YOUR TASK -
Transcribe the following entries word for word. End with the line where "localparam logic [CTRL_W-1:0] C_MUL" appears.

DATA SECTION -

*** Block opens ***

[src/rtl/alu_control_seq.sv]
// rtl/alu_control_seq.sv - registered ALU control decoder with mult/div sequencing (option: ALU_CTRL_ILLEGAL_TRAP_EN)
module alu_control_seq #(
   parameter int CTRL_W  = 4,
   parameter int FUNCT_W = 6,
   parameter int MUL_LAT = 4,
   parameter int DIV_LAT = 8
) (
   input  logic               i_clk,
   input  logic               i_rst_n,
   input  logic               i_valid,
   output logic               o_ready,
   input  logic [1:0]         i_ALUOp,
   input  logic [FUNCT_W-1:0] i_funct,
   input  logic               i_flush,
   output logic               o_valid,
   output logic [CTRL_W-1:0]  o_ALUcontrol,
   output logic               o_multi,
   output logic               o_illegal
);

   localparam int MAX_LAT = (MUL_LAT > DIV_LAT) ? MUL_LAT : DIV_LAT;
   localparam int CNT_W   = (MAX_LAT > 2) ? $clog2(MAX_LAT) : 1;

   localparam logic [CNT_W-1:0] MUL_LOAD = CNT_W'(MUL_LAT - 2);
   localparam logic [CNT_W-1:0] DIV_LOAD = CNT_W'(DIV_LAT - 2);

   localparam logic [CTRL_W-1:0] C_AND  = CTRL_W'(4'b0000);
   localparam logic [CTRL_W-1:0] C_OR   = CTRL_W'(4'b0001);
   localparam logic [CTRL_W-1:0] C_ADD  = CTRL_W'(4'b0010);
   localparam logic [CTRL_W-1:0] C_XOR  = CTRL_W'(4'b0011);
   localparam logic [CTRL_W-1:0] C_MUL  = CTRL_W'(4'b0100);
   localparam logic [CTRL_W-1:0] C_DIV  = CTRL_W'(4'b0101);
   localparam logic [CTRL_W-1:0] C_SUB  = CTRL_W'(4'b0110);
   localparam logic [CTRL_W-1:0] C_SLT  = CTRL_W'(4'b0111);
   localparam logic [CTRL_W-1:0] C_SLTU = CTRL_W'(4'b1000);
   localparam logic [CTRL_W-1:0] C_NOR  = CTRL_W'(4'b1100);

   typedef enum logic [0:0] {IDLE, BUSY} state_t;

   state_t             state, state_n;
   logic [CNT_W-1:0]   cnt, cnt_n;
   logic [CTRL_W-1:0]  ctrl, ctrl_n;
   logic               valid, valid_n;
   logic [CTRL_W-1:0]  dec_ctrl;
   logic               dec_multi;
   logic [CNT_W-1:0]   dec_load;
   logic               accept;
`ifdef ALU_CTRL_ILLEGAL_TRAP_EN
   logic               dec_known;
   logic               illegal, illegal_n;
`endif

   // Decode the ALUOp class and R-type funct into a control code and multi-cycle flag.
   always_comb begin
      dec_ctrl  = C_ADD;
      dec_multi = 1'b0;
      dec_load  = MUL_LOAD;
`ifdef ALU_CTRL_ILLEGAL_TRAP_EN
      dec_known = 1'b1;
`endif
      case (i_ALUOp)
         2'b00: dec_ctrl = C_ADD;
         2'b01: dec_ctrl = C_SUB;
         2'b11: dec_ctrl = C_AND;
         default: begin
            case (i_funct)
               FUNCT_W'(6'b100000), FUNCT_W'(6'b100001): dec_ctrl = C_ADD;
               FUNCT_W'(6'b100010), FUNCT_W'(6'b100011): dec_ctrl = C_SUB;
               FUNCT_W'(6'b100100): dec_ctrl = C_AND;
               FUNCT_W'(6'b100101): dec_ctrl = C_OR;
               FUNCT_W'(6'b100110): dec_ctrl = C_XOR;
               FUNCT_W'(6'b100111): dec_ctrl = C_NOR;
               FUNCT_W'(6'b101010): dec_ctrl = C_SLT;
               FUNCT_W'(6'b101011): dec_ctrl = C_SLTU;
               FUNCT_W'(6'b011000): begin
                  dec_ctrl  = C_MUL;
                  dec_multi = 1'b1;
                  dec_load  = MUL_LOAD;
               end
               FUNCT_W'(6'b011010): begin
                  dec_ctrl  = C_DIV;
                  dec_multi = 1'b1;
                  dec_load  = DIV_LOAD;
               end
               default: begin
                  dec_ctrl = C_ADD;
`ifdef ALU_CTRL_ILLEGAL_TRAP_EN
                  dec_known = 1'b0;
`endif
               end
            endcase
         end
      endcase
   end

   assign o_ready = (state == IDLE);
   assign o_multi = (state == BUSY);
   assign accept  = i_valid && o_ready && !i_flush;

   // Next-state logic: single-cycle ops pulse valid, mult/div park in BUSY until the count expires.
   always_comb begin
      state_n = state;
      cnt_n   = cnt;
      ctrl_n  = ctrl;
      valid_n = 1'b0;
`ifdef ALU_CTRL_ILLEGAL_TRAP_EN
      illegal_n = 1'b0;
`endif
      case (state)
         IDLE: begin
            if (accept) begin
`ifdef ALU_CTRL_ILLEGAL_TRAP_EN
               if (!dec_known) begin
                  valid_n   = 1'b1;
                  illegal_n = 1'b1;
               end else
`endif
               begin
                  ctrl_n = dec_ctrl;
                  if (dec_multi) begin
                     state_n = BUSY;
                     cnt_n   = dec_load;
                  end else begin
                     valid_n = 1'b1;
                  end
               end
            end
         end
         default: begin
            if (i_flush) begin
               state_n = IDLE;
               cnt_n   = '0;
            end else if (cnt == '0) begin
               state_n = IDLE;
               valid_n = 1'b1;
            end else begin
               cnt_n = cnt - CNT_W'(1);
            end
         end
      endcase
   end

   // State and output registers; reset aborts any in-flight op without a result.
   always_ff @(posedge i_clk or negedge i_rst_n) begin
      if (!i_rst_n) begin
         state <= IDLE;
         cnt   <= '0;
         ctrl  <= C_ADD;
         valid <= 1'b0;
`ifdef ALU_CTRL_ILLEGAL_TRAP_EN
         illegal <= 1'b0;
`endif
      end else begin
         state <= state_n;
         cnt   <= cnt_n;
         ctrl  <= ctrl_n;
         valid <= valid_n;
`ifdef ALU_CTRL_ILLEGAL_TRAP_EN
         illegal <= illegal_n;
`endif
      end
   end

   assign o_valid      = valid;
   assign o_ALUcontrol = ctrl;
`ifdef ALU_CTRL_ILLEGAL_TRAP_EN
   assign o_illegal    = illegal;
`else
   assign o_illegal    = 1'b0;
`endif

endmodule

[config.mk]
export PLATFORM = sky130hd
export DESIGN_NAME = alu_control_seq
export DESIGN_NICKNAME = d
export VERILOG_FILES = /design/src/rtl/alu_control_seq.sv
export SDC_FILE = /design/constraint.sdc
export NUM_CORES = 1
export LEC_CHECK = 0
export BUFFER_PORTS_ARGS = -buffer_cell sky130_fd_sc_hd__buf_2
export CAP_MARGIN = 10
export CORE_AREA = 2 2 39 41
export CTS_CLUSTER_DIAMETER = 150
export DETAILED_ROUTE_END_ITERATION = 8
export DIE_AREA = 0 0 41 43
export GPL_ROUTABILITY_DRIVEN = 1
export GPL_TIMING_DRIVEN = 1
export PLACE_DENSITY = 0.83
export SYNTH_ARGS = -nofsm -noshare
export SYNTH_HDL_FRONTEND = slang
export SYNTH_SLANG_ARGS = --single-unit
[constraint.sdc]
create_clock -name i_clk -period 1.7 [get_ports i_clk]
set_input_delay 0.085 -clock i_clk [delete_from_list [all_inputs] [get_ports i_clk]]
set_output_delay 0.085 -clock i_clk [all_outputs]
set_load 0.01 [all_outputs]
==> flow_summary.yaml <==
pwr:
  power.leakage_uw: 0.000334
  vdd_drop_max_mv: 0.335
  p_per_area_mw_per_mm2: 726
synth:
  synth.yosys.warnings: 0
  dominantRegCellSynth: "sky130_fd_sc_hd__dfrtp_1"
  synth.avg_cell_area_um2: 9.06
  synth_seq_cells: 9
  synthDominantAreaCellType: "sky130_fd_sc_hd__dfrtp_1"
  synthDistinctLibCells: 30
  asyncSetResetFlopFracSynth: 1.00
  synth.cell_area_um2: 607
  synth_largest_type_area_fraction: 0.330
  cell_with_the_most_instances_after_synthesis: "sky130_fd_sc_hd__dfrtp_1"
  netlist_instances: 67
  edff_count_synth: 0
  yosys-top-cells-area: "sky130_fd_sc_hd__dfrtp_1, sky130_fd_sc_hd__nand2b_1, sky130_fd_sc_hd__dfstp_2"
  synth-seq-area-share: 0.373
  synth_fp_nets: 81
  ys_top_cells_by_count: "sky130_fd_sc_hd__dfrtp_1, sky130_fd_sc_hd__nand2b_1, sky130_fd_sc_hd__nand2_1"
sta:
  hold-worst-slack_ps: 101
  report.final.hold_viol_count: 0
  setup_repair_after_global_routing_missed_its_margin: "no"
  final_critical_path_time_including_i_o_delays_and_setup_ps: 1580
  slew_violations: 0
  fin_worst_skew_ps: 0.648
  final-setup-viol-count: 0
  setup-tns-final_ps: 0
  min_period_over_period: 0.931
  fmaxAchievable_ghz: 0.632
grt:
  grt_pass1_wl_mm: 1.99
  gr-total-overflow: 0
  antenna_violations_before_repair: 0
  track_usage: 0.175
  first_global_vias: 516
  grt_max_degree: 10
clock_network:
  insertion_delay_ps: 260
  clock_tree_from_tritoncts: "done"
  cts.sinks: 9
  cts_buffers: 3
  cts.reportedPaths.clkPinSlew_ps: 60
  post_cts.repair.setup_buffers: 0
  clock-root-buffer: "sky130_fd_sc_hd__clkbuf_4"
  htree_levels: 1
  cts-root-to-sink-buffers: 2
route:
  via_count: 553
  route.detailed.drc: 0
  detail_route.iter0.violations: 1
  ant_nets: 0
  route.detailed.vias_per_inst: 5.32
  finalWirelength_mm: 1.24
  drt_first_pass_iters: 4
  detail_route.wl_per_cell_um: 11.9
die:
  fp-row-count: 14
  design.core.area_mm2: 0.00138
  die_height_um: 43
  num_io_pins: 20
  die_area_mm2: 0.00176
  initial_core_util: 0.439
  floorplan.die.width_um: 41
worst_setup_path:
  slowest_stage_delay_on_critical_path_ps: 450
  criticalPathCategory: "register to register"
  critical_path.startpoint: "o_multi$_DFF_PN0_"
  required_ps: 1820
  worst_setup_path_start_kind: "register"
  worstPathCellList: "or3b_4 > nor4_4 > o221ai_1"
  worst_setup_path_end_kind: "register"
  critPathMaxFanout: 8
  rr_worst_depth: 3
  crit-reg2reg-launch: "o_multi$_DFF_PN0_"
  timing.critical_path.slowest_stage_cell: "sky130_fd_sc_hd__or3b_4"
  worst_r2r_endpoint: "cnt[2]$_DFFE_PN0P_"
  critical_path_arrival_ps: 1710
  worst_case_register_to_register_setup_slack_ps: 120
placement:
  gp_congestion: 0.738
  hpwl_mm: 1.00
  io_buffers: 18
finish:
  antenna_cells: 0
  share_of_cells_above_drive_strength_1: 0.284
  areaGrowthSynthToFinish_pct: 22.5
  final_nets: 103
outcome:
  outcome: "complete, no violations"
min_path:
  worst_hold_path.num_cells: 3
  holdPathEnd: "o_valid$_DFF_PN0_"
  hold_class: "input pin to register"
  launch_instance_of_the_worst_min_delay_path: "i_valid"
job:
  max-cap-violations: 0
==> worst max-delay path: cells and delay by family, from the launching register on <==
kind	cells	cell delay, ps
AO/OA/AOI/OAI	1	170
flip-flops	1	430
AND/OR/NAND/NOR	2	840
==> repair_timing <==
item | CTS | global route
hold buffers | 1 | 0
gates resized for setup | 0 | 1
endpoints found under the setup margin | 0 | 1
hold endpoints to repair | 9 | 0
==> cell usage in the layout, fill, tap and decap left out, drive strengths merged, types with 2 or more instances in the layout <==
cell type / synthesis / final
a21oi: 3 / 3
buf: 2 / 18
clkbuf: 0 / 4
dfrtp: 8 / 8
ha: 2 / 2
inv: 5 / 5
nand2: 6 / 6
nand2b: 7 / 7
nor2: 5 / 5
nor2b: 2 / 2
o21ai: 7 / 7
o31ai: 3 / 3
==> flip-flops by register name, summed over array words and instances, names as in the netlist <==
signal,cells
o_ALUcontrol,4
cnt,3
o_multi,1
o_valid,1
==> metal layers <==
metal,global-route usage,part of all wire,vias up
met5,0,0,-
met4,0.140,0.034,0
met3,0.0314,0.057,4
met2,0.278,0.48,17
met1,0.187,0.43,250
li1,-,-,282
==> per-stage QoR <==
stage	worst slack, ps	area, µm²	cells	utilization	power, µW
after floorplan	229	607	67	-	329
after global placement	198	704	99	0.509	370
after detailed placement	127	704	99	0.509	377
after CTS	115	741	104	0.535	547
after global routing	1.69	743	104	0.537	578
final	118	743	104	0.537	540
==> where the power goes <==
part / internal (µW) / switching, µW
logic: 57.6 / 69.4
registers: 236 / 12.3
clock network: 90.4 / 74.4
total: 384 / 156
==> final cells by class <==
type	count	area, µm²
multi-input cells	51	352
well taps	16	20.0
clock buffers	4	26.3
fillers	126	641
inverters	5	18.8
flip-flops and latches	9	226
repair buffers	19	100
==> cells by family after synthesis <==
| group | share of synthesized area |
|---|---|
| AOI/OAI and AO/OA | 0.214 |
| xor gates and xnor gates | 0.0144 |
| adders and majority gates | 0.0412 |
| buffers and inverters | 0.0515 |
| DFF | 0.373 |
| muxes | 0.0351 |
| other | 0.00618 |
| and+or+nand+nor | 0.264 |
==> how the worst max path moves through the flow <==
stage / slack [ps] / cells past startpoint / endpoint
floorplan: 230 / 4 / cnt[2]$_DFFE_PN0P_
global placement: 200 / 3 / cnt[2]$_DFFE_PN0P_
detailed placement: 130 / 3 / cnt[2]$_DFFE_PN0P_
CTS: 110 / 3 / cnt[2]$_DFFE_PN0P_
global route: 2 / 3 / cnt[2]$_DFFE_PN0P_
finish: 120 / 3 / cnt[2]$_DFFE_PN0P_
Power figures use the tool's default switching activity.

*** Block closes ***

RESULT BELOW -
[src/rtl/alu_control_seq.sv]
// rtl/alu_control_seq.sv - registered ALU control decoder with mult/div sequencing (option: ALU_CTRL_ILLEGAL_TRAP_EN)
module alu_control_seq #(
   parameter int CTRL_W  = 4,
   parameter int FUNCT_W = 6,
   parameter int MUL_LAT = 4,
   parameter int DIV_LAT = 8
) (
   input  logic               i_clk,
   input  logic               i_rst_n,
   input  logic               i_valid,
   output logic               o_ready,
   input  logic [1:0]         i_ALUOp,
   input  logic [FUNCT_W-1:0] i_funct,
   input  logic               i_flush,
   output logic               o_valid,
   output logic [CTRL_W-1:0]  o_ALUcontrol,
   output logic               o_multi,
   output logic               o_illegal
);

   localparam int MAX_LAT = (MUL_LAT > DIV_LAT) ? MUL_LAT : DIV_LAT;
   localparam int CNT_W   = (MAX_LAT > 2) ? $clog2(MAX_LAT) : 1;

   localparam logic [CNT_W-1:0] MUL_LOAD = CNT_W'(MUL_LAT - 2);
   localparam logic [CNT_W-1:0] DIV_LOAD = CNT_W'(DIV_LAT - 2);

   localparam logic [CTRL_W-1:0] C_AND  = CTRL_W'(4'b0000);
   localparam logic [CTRL_W-1:0] C_OR   = CTRL_W'(4'b0001);
   localparam logic [CTRL_W-1:0] C_ADD  = CTRL_W'(4'b0010);
   localparam logic [CTRL_W-1:0] C_XOR  = CTRL_W'(4'b0011);
   localparam logic [CTRL_W-1:0] C_MUL  = CTRL_W'(4'b0100);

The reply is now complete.